02/04/2026
🔵 Aujourd’hui : parler des extrêmes du spectre
Je voudrais évoquer deux réalités souvent opposées, mais qui, au bout du chemin, se retrouvent parfois dans la même invisibilité.
🟦 1. Les profils dits “sévères”… mais dont la sévérité ne suffit même plus à décrire la réalité
Certaines personnes autistes vivent avec des comorbidités si lourdes que le mot “sévère” devient presque trop léger.
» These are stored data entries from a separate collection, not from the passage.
### src/rtl/fifo_wr_arbiter.sv
// Round-robin arbiter that shares one sync FIFO write port among NUM_REQ packet sources.
// A grant is held for a whole packet or BURST_MAX beats, then rotates to the next source.
module fifo_wr_arbiter #(
    parameter int unsigned NUM_REQ    = 4,
    parameter int unsigned DATA_WIDTH = 8,
    parameter int unsigned BURST_MAX  = 8
) (
    input  logic                          clk,
    input  logic                          srstn,
    input  logic [NUM_REQ-1:0]            req_valid_i,
    input  logic [NUM_REQ-1:0]            req_last_i,
    input  logic [NUM_REQ*DATA_WIDTH-1:0] req_data_i,
    output logic [NUM_REQ-1:0]            req_ready_o,
    input  logic                          fifo_full_i,
    output logic [DATA_WIDTH-1:0]         fifo_din_o,
    output logic                          fifo_wr_en_o,
    output logic [$clog2(NUM_REQ)-1:0]    grant_id_o,
    output logic                          busy_o
);
    localparam int unsigned IDW = $clog2(NUM_REQ);
    localparam int unsigned CW  = $clog2(BURST_MAX + 1);

    typedef enum logic {
        ST_IDLE  = 1'b0,
        ST_GRANT = 1'b1
    } state_e;

    state_e          state_q;
    logic [IDW-1:0]  rr_ptr_q;
    logic [IDW-1:0]  grant_id_q;
    logic [CW-1:0]   beat_cnt_q;

    logic [IDW-1:0]        pick_c;
    logic                  any_valid_c;
    logic                  owner_valid_c;
    logic                  owner_last_c;
    logic [DATA_WIDTH-1:0] owner_data_c;
    logic                  accept_c;
    logic                  release_c;
    logic [CW-1:0]         beat_cnt_inc_c;
    logic [IDW-1:0]        next_ptr_c;

    // First valid source searching rr_ptr, rr_ptr+1, ... modulo NUM_REQ
    always_comb begin
        int unsigned idx;
        idx         = 0;
        pick_c      = rr_ptr_q;
        any_valid_c = 1'b0;
        for (int unsigned k = 0; k < NUM_REQ; k++) begin
            idx = 32'(rr_ptr_q) + k;
            if (idx >= NUM_REQ) begin
                idx = idx - NUM_REQ;
            end
            if (!any_valid_c && req_valid_i[IDW'(idx)]) begin
                pick_c      = IDW'(idx);
                any_valid_c = 1'b1;
            end
        end
    end

    assign owner_valid_c  = req_valid_i[grant_id_q];
    assign owner_last_c   = req_last_i[grant_id_q];
    assign owner_data_c   = req_data_i[32'(grant_id_q) * DATA_WIDTH +: DATA_WIDTH];
    assign accept_c       = (state_q == ST_GRANT) && owner_valid_c && !fifo_full_i;
    assign beat_cnt_inc_c = beat_cnt_q + CW'(1);
    assign release_c      = accept_c && (owner_last_c || (beat_cnt_inc_c == CW'(BURST_MAX)));
    assign next_ptr_c     = (grant_id_q == IDW'(NUM_REQ - 1)) ? '0 : grant_id_q + IDW'(1);

    // Write-port steering follows the owner within the current cycle
    always_comb begin
        req_ready_o  = '0;
        fifo_wr_en_o = 1'b0;
        fifo_din_o   = '0;
        if (state_q == ST_GRANT) begin
            req_ready_o[grant_id_q] = !fifo_full_i;
            fifo_wr_en_o            = accept_c;
            if (accept_c) begin
                fifo_din_o = owner_data_c;
            end
        end
    end

    always_ff @(posedge clk) begin
        if (!srstn) begin
            state_q    <= ST_IDLE;
            rr_ptr_q   <= '0;
            grant_id_q <= '0;
            beat_cnt_q <= '0;
        end else begin
            unique case (state_q)
                ST_IDLE: begin
                    if (any_valid_c) begin
                        grant_id_q <= pick_c;
                        beat_cnt_q <= '0;
                        state_q    <= ST_GRANT;
                    end
                end
                ST_GRANT: begin
                    if (release_c) begin
                        rr_ptr_q   <= next_ptr_c;
                        beat_cnt_q <= '0;
                        state_q    <= ST_IDLE;
                    end else if (accept_c) begin
                        beat_cnt_q <= beat_cnt_inc_c;
                    end
                end
                default: state_q <= ST_IDLE;
            endcase
        end
    end

    assign grant_id_o = grant_id_q;
    assign busy_o     = (state_q == ST_GRANT);

endmodule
Leur quotidien dépasse les catégories habituelles :
🔹 ils ne rentrent dans aucune case,
🔹 leurs besoins sont souvent fuis par les dispositifs d’aide,
🔹 et leur forme d’autisme est perçue comme “plus sévère que sévère”.
Ce sont des vies qui demandent un soutien massif, constant, et pourtant trop souvent oubliées
🟦 2. À l’autre extrémité : les profils sans D.I., dits “Asperger”, ou d’autres profils similaires, parfois appelés “autisme sans déficience”
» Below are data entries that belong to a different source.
`config.mk`:
```
export PLATFORM = sky130hd
export DESIGN_NAME = mem_arbiter
export DESIGN_NICKNAME = d
export VERILOG_FILES = /design/src/rtl/mem_arbiter.sv
export SDC_FILE = /design/constraint.sdc
export NUM_CORES = 1
export LEC_CHECK = 0
export CAP_MARGIN = 20
export CORE_AREA = 10 10 108 110
export DETAILED_ROUTE_END_ITERATION = 6
export DIE_AREA = 0 0 118 120
export HOLD_SLACK_MARGIN = 0.06
export PLACE_DENSITY = 0.71
export RECOVER_POWER = 25
export SETUP_SLACK_MARGIN = 0.1
export SKIP_CTS_REPAIR_TIMING = 1
export SLEW_MARGIN = 20
export SYNTH_ARGS = -nofsm -noshare
export SYNTH_HDL_FRONTEND = slang
export SYNTH_SLANG_ARGS = --single-unit
```
`constraint.sdc`:
```
create_clock -name clk -period 3.04 [get_ports clk]
set_input_delay 0.456 -clock clk [delete_from_list [all_inputs] [get_ports clk]]
set_output_delay 0.456 -clock clk [all_outputs]
set_load 0.005 [all_outputs]
```
`src/rtl/mem_arbiter.sv`:
```
// Two-port (core / external loader) arbiter in front of a single-port data RAM.
// Burst-limited ownership with alternating priority, 1-cycle read response routing.
module mem_arbiter #(
  parameter int ADDR_W    = 32,
  parameter int DATA_W    = 32,
  parameter int MAX_BURST = 4
) (
  input  logic              clk,
  input  logic              reset,
  input  logic              core_req,
  input  logic              core_we,
  input  logic [ADDR_W-1:0] core_addr,
  input  logic [DATA_W-1:0] core_wdata,
  output logic              core_gnt,
  output logic              core_rvalid,
  output logic [DATA_W-1:0] core_rdata,
  input  logic              ext_req,
  input  logic              ext_we,
  input  logic [ADDR_W-1:0] ext_addr,
  input  logic [DATA_W-1:0] ext_wdata,
  output logic              ext_gnt,
  output logic              ext_rvalid,
  output logic [DATA_W-1:0] ext_rdata,
  output logic              mem_en,
  output logic              mem_we,
  output logic [ADDR_W-1:0] mem_addr,
  output logic [DATA_W-1:0] mem_wdata,
  input  logic [DATA_W-1:0] mem_rdata
);

  typedef enum logic [1:0] {IDLE, CORE_OWN, EXT_OWN} state_t;

  localparam logic [3:0] MAX_B = 4'(MAX_BURST);

  state_t     state, state_next;
  logic [3:0] burst_cnt, burst_next;
  logic       last_winner, last_next;  // 1 = ext won most recently
  logic       grant_core, grant_ext;
  logic       core_pend, ext_pend;

  // Grants are gated by reset so outputs drop the instant reset asserts.
  always_comb begin
    grant_core = 1'b0;
    grant_ext  = 1'b0;
    case (state)
      IDLE: begin
        if (core_req && ext_req) begin
          grant_core = last_winner;
          grant_ext  = !last_winner;
        end else begin
          grant_core = core_req;
          grant_ext  = ext_req;
        end
      end
      CORE_OWN: begin
        if (core_req && !(ext_req && burst_cnt == MAX_B)) grant_core = 1'b1;
        else                                              grant_ext  = ext_req;
      end
      EXT_OWN: begin
        if (ext_req && !(core_req && burst_cnt == MAX_B)) grant_ext  = 1'b1;
        else                                              grant_core = core_req;
      end
      default: ;
    endcase
    if (!reset) begin
      grant_core = 1'b0;
      grant_ext  = 1'b0;
    end
  end

  always_comb begin
    state_next = IDLE;
    burst_next = '0;
    last_next  = last_winner;
    if (grant_core) begin
      state_next = CORE_OWN;
      last_next  = 1'b0;
      if (state != CORE_OWN)    burst_next = 4'd1;
      else if (burst_cnt == MAX_B) burst_next = burst_cnt;
      else                      burst_next = burst_cnt + 4'd1;
    end else if (grant_ext) begin
      state_next = EXT_OWN;
      last_next  = 1'b1;
      if (state != EXT_OWN)     burst_next = 4'd1;
      else if (burst_cnt == MAX_B) burst_next = burst_cnt;
      else                      burst_next = burst_cnt + 4'd1;
    end
  end

  always_ff @(posedge clk or negedge reset) begin
    if (!reset) begin
      state       <= IDLE;
      burst_cnt   <= '0;
      last_winner <= 1'b1;
      core_pend   <= 1'b0;
      ext_pend    <= 1'b0;
    end else begin
      state       <= state_next;
      burst_cnt   <= burst_next;
      last_winner <= last_next;
      core_pend   <= grant_core && !core_we;
      ext_pend    <= grant_ext && !ext_we;
    end
  end

  assign core_gnt = grant_core;
  assign ext_gnt  = grant_ext;
  assign mem_en   = grant_core || grant_ext;

  always_comb begin
    mem_we    = 1'b0;
    mem_addr  = '0;
    mem_wdata = '0;
    if (grant_core) begin
      mem_we    = core_we;
      mem_addr  = core_addr;
      mem_wdata = core_wdata;
    end else if (grant_ext) begin
      mem_we    = ext_we;
      mem_addr  = ext_addr;
      mem_wdata = ext_wdata;
    end
  end

  assign core_rvalid = core_pend;
  assign ext_rvalid  = ext_pend;
  assign core_rdata  = core_pend ? mem_rdata : '0;
  assign ext_rdata   = ext_pend  ? mem_rdata : '0;

endmodule

```
After elaboration in Yosys (flattened, before gate mapping)
Cells that the tools add are included.

word-level totals
  logic and storage cells = 53
  register bits after elaboration = 9
  output and inout bits = 134

operators by class
  muxes and demuxes = 27
  reduce and logical (&&, ||, !) cells = 15
  $add $sub $neg = 1
  equal/unequal tests = 5

operators with widths
  kind                   count
  $mux W32               6
  $mux W4                5
  $mux W1                12
  $logic_and A1 B1 Y1    7
  $pmux W1 S3            2
  $logic_not A1 Y1       5
  $add A4 B1 Y4 const B  1
  $eq A4 B3 Y1 const B   1
  $mux W2                2
  $eq A2 B1 Y1 const B   1
  $eq A2 B2 Y1 const B   1
  $logic_not A2 Y1       1
  $ne A2 B1 Y1 const B   1
  $ne A2 B2 Y1 const B   1
  $reduce_bool A2 Y1     1
  $logic_or A1 B1 Y1     1

Depth between registers and ports, before layout
  depth after elaboration = 9
  gate-level depth with buffers = 9

Worst setup path before layout
OpenSTA, ideal clock, no wires.

  path kind = reg-to-output
  start point = register burst_cnt[0]
  end point = output port mem_en
  slack = 0.637 ns
  path buffers = 3
  cell stages (with the launch flop) = 10
  data arrival time = 1.947 ns
  cell sequence = dfrtp_1 inv_1 ha_1 and3b_1 buf_6 mux2_4 o211a_1 buf_6 buf_6 or2_1

between the ends
  word-level cells in the longest chain between the ends = 8
  elaborated cells between the ends (all ways) = 16
  those cells by class = eq/ne: 1; mux: 8; reduce/logical: 7

ends and longest elaborated chain
  element                                 RTL line  source
  from (decl)                             36        logic [3:0] burst_cnt, burst_next;
  from (signal assigned)                  99        burst_cnt <= burst_next;
  $eq A4 B3 Y1 *                          56, 60
  $logic_and A1 B1 Y1 (on tied branches)  60, 56
  $logic_not A1 Y1 (on tied branches)     60, 56
  $logic_and A1 B1 Y1 (on tied branches)  60, 56
  $mux W1 (on tied branches)              60, 56
  $pmux W1 S3                             45        case (state)
  $mux W1                                 65        if (!reset) begin
  $logic_or A1 B1 Y1 *                    108       assign mem_en = grant_core || grant_ext;
  to (decl)                               24        output logic mem_en,

Mark *: on every way between the ends. The rest lies on a longest branch, timed or not.

Worst setup path after layout
  start point = input port reset
  end point = output port mem_addr[3]

between the ends
  word-level cells in the longest chain between the ends = 3
  elaborated cells between the ends (all ways) = 4
  those cells by class = mux: 4

ends and longest elaborated chain
  element      RTL line  source
  from (decl)  9         input logic reset,
  $mux W1      65
  $mux W32     118       end else if (grant_ext) begin
  $mux W32 *   114       if (grant_core) begin
  to (decl)    26        output logic [ADDR_W-1:0] mem_addr,

Marked as above.

==> flow_summary.json <==
{
  "status": "finished, final reports clean",
  "ys_ff_latch": 9,
  "crit_arrival_ns": 2.51,
  "syn_to_final_growth_pct": 211,
  "cp_max_fo": 12,
  "ys_types": 34,
  "worstMarginPinSlew_ns": 0.784,
  "leakage_uw": 0.00290,
  "viasPerCell": 4.45,
  "synth_edf_count": 0,
  "synth.avg_cell_area_um2": 8.24,
  "drive_gt1_share_pct": 5.22,
  "ir_drop_uv": 81.3,
  "slew-limit-headroom_pct": 47.8,
  "pwr_density_cell_nw_per_um2": 186,
  "die_y_um": 120,
  "die_area_um2": 14200,
  "path_class": "input port to output port",
  "holdPathEnd": "last_winner",
  "grt_max_degree": 53,
  "synth_seq_area_share_pct": 13.7,
  "period_needed_ns": 2.97,
  "syn_nets": 368,
  "r2r_cells": 7,
  "place_congestion": 0.863,
  "h-tree-depth": 1,
  "overflow": 0,
  "worst-r2r-setup-slack_ns": 1.10,
  "hold_depth": 2,
  "cts.sinks": 9,
  "rsz0062_at_grt": "true",
  "route.detailed.drc": 0,
  "dp_cells": 619,
  "synth_ff_type": "dfrtp_1",
  "cts_tree": "yes",
  "hold_ws_ns": 0.492,
  "start_util_pct": 17.3,
  "required_ns": 2.58,
  "final_hold_viol_count": 0,
  "timing.final.max_slew_violations": 0,
  "ys_warn_count": 0,
  "die_w_um": 118,
  "holdCritStartpoint": "last_winner",
  "vias": 2806,
  "dp_hpwl_mm": 11.4,
  "cp-end-kind": "output port",
  "clk_latency_ns": 0.23,
  "core_area_um2": 9550,
  "period_share_pct": 97.6,
  "portBuffers": 299,
  "antenna_left": 0,
  "clockBufferDepth": 2,
  "diodes": 0,
  "drt_pre_antenna_iters": 4,
  "cap_violations": 0,
  "start_kind": "input port",
  "r2r_end": "burst_cnt[0]",
  "layout.cells.non_filler": 631,
  "syn_inst": 200,
  "r2r_start": "burst_cnt[0]",
  "grt_pass1_wl_mm": 18.1,
  "max_freq_mhz": 337,
  "antenna_found_initial": 0,
  "cts_buffers": 3,
  "io_pins": 300,
  "syn_area_um2": 1650,
  "wl_per_cell_um": 21.9,
  "path_clk_slew_ns": 0.05,
  "setup_viol": 0,
  "drt_wl_total_mm": 13.8,
  "finalNetCount": 667,
  "first_global_vias": 2885,
  "track_usage_pct": 16.0,
  "cts_root_buf": "clkbuf_8",
  "clock_skew_ns": 0.00674,
  "async_flop_share_pct": 100,
  "min_path_type": "register to register",
  "rows": 36,
  "drt_iter0_drc": 131
}
==> worst max-delay path by stage <==
stage | start | end | slack [ns]
2_1_floorplan | burst_cnt[0] | mem_en | 0.64
3_3_place_gp | reset | mem_addr[21] | 0.002
3_5_place_dp | reset | mem_addr[21] | -0.06
4_1_cts | burst_cnt[0] | mem_addr[21] | -0.17
5_1_grt | reset | mem_addr[3] | -0.02
6_report | reset | mem_addr[3] | 0.07
==> metrics by stage <==
stage	setup TNS, ns	setup slack, ns	cell area, um^2	utilization, %	total power (uW)
after CTS	-7.59	-0.171	4780	50.1	937
after global placement	0	0.00195	4740	49.6	790
after detailed placement	-0.789	-0.0647	4740	49.6	800
after global routing	-0.0300	-0.0179	5120	53.6	1010
after floorplan	0	0.637	1650	-	331
final	0	0.0720	5120	53.6	951
==> synthesized netlist by cell type (2+ instances only) <==
library cell   n  share of area (%)
nand3b_1       2               0.91
ha_1           2                1.5
clkbuf_1       6                1.4
a21oi_1        2               0.61
o211a_1        2                1.2
nor2_1         2               0.46
dfrtp_1        8                 12
and2_1        64                 24
a22o_1        65                 35
o21bai_1       3                1.4
inv_1          7                1.6
nor2b_1        2               0.76
buf_2          5                1.5
buf_6         10                6.8
==> cell type report <==
type | count | area (um^2)
clock buffers | 4 | 45.0
fillers | 906 | 4430
multi-input cells | 162 | 1250
repair buffers | 316 | 3410
inverters | 7 | 26.3
flip-flops and latches | 9 | 226
well taps | 133 | 166
==> where the power goes <==
group          total, uW  internal (uW)  switching, uW
Clock                133           90.9           42.0
Combinational        672            455            216
Sequential           146            130           15.9
==> routing by layer <==
layer / up-vias / track usage [%] / wire (um)
li1: 1341 / - / -
met1: 1259 / 16.1 / 4980
met2: 196 / 28.9 / 7040
met3: 10 / 8.44 / 1640
met4: 0 / 3.63 / 159
met5: - / 0 / 0
==> cells in the final DEF, fill, tap and decap left out, types with 2 or more instances in the layout <==
cell type	n
a21oi_1	2
a22o_1	65
and2_1	64
buf_12	6
buf_4	5
clkbuf_1	3
clkbuf_16	3
clkbuf_8	3
clkdlybuf4s50_1	235
dfrtp_1	8
dlymetal6s2s_1	64
inv_1	6
nand3b_1	2
nor2_1	2
nor2b_1	2
o21bai_1	3
==> sequential cells by signal, summed over array words and instances, names as in the netlist <==
signal       flops
burst_cnt        4
core_rvalid      1
ext_rvalid       1
state            2
last_winner      1
==> worst max-delay path: stages <==
cell	delay, ns
clkdlybuf4s50_1	0.47
a21boi_1	0.31
nand2_1	0.17
a21oi_4	0.16
buf_12	0.15
buf_12	0.14
a22o_1	0.14
clkdlybuf4s50_1	0.50
==> cell families after synthesis <==
logic type      Yosys count  share of synthesized area (%)
compound gates           81                           42.2
fa+ha+maj                 2                           1.52
xor+xnor                  1                          0.532
simple gates             76                           28.7
mux                       2                           1.52
flops                     9                           13.7
buf+inv                  29                           11.8
Note: power is estimated with default switching activity, not from simulation.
Ceux-là sont figés dans une image fausse :
👉 “Ils s’en sortent, ils parlent, ils vivent seuls, ils ont une certaine autonomie… donc ils n’ont pas besoin d’aide.”
Et souvent, on les confond avec d’autres personnes qui n’ont pas les mêmes comorbidités ou pathologies associées.
Mais la réalité, c’est que tous ne sont pas dans la réussite, loin de là.
Parce qu’on leur colle l’étiquette d’autisme léger, ils passent à côté de nombreux soutiens essentiels.
Leur autonomie apparente masque des difficultés intenses, parfois épuisantes, souvent incomprises.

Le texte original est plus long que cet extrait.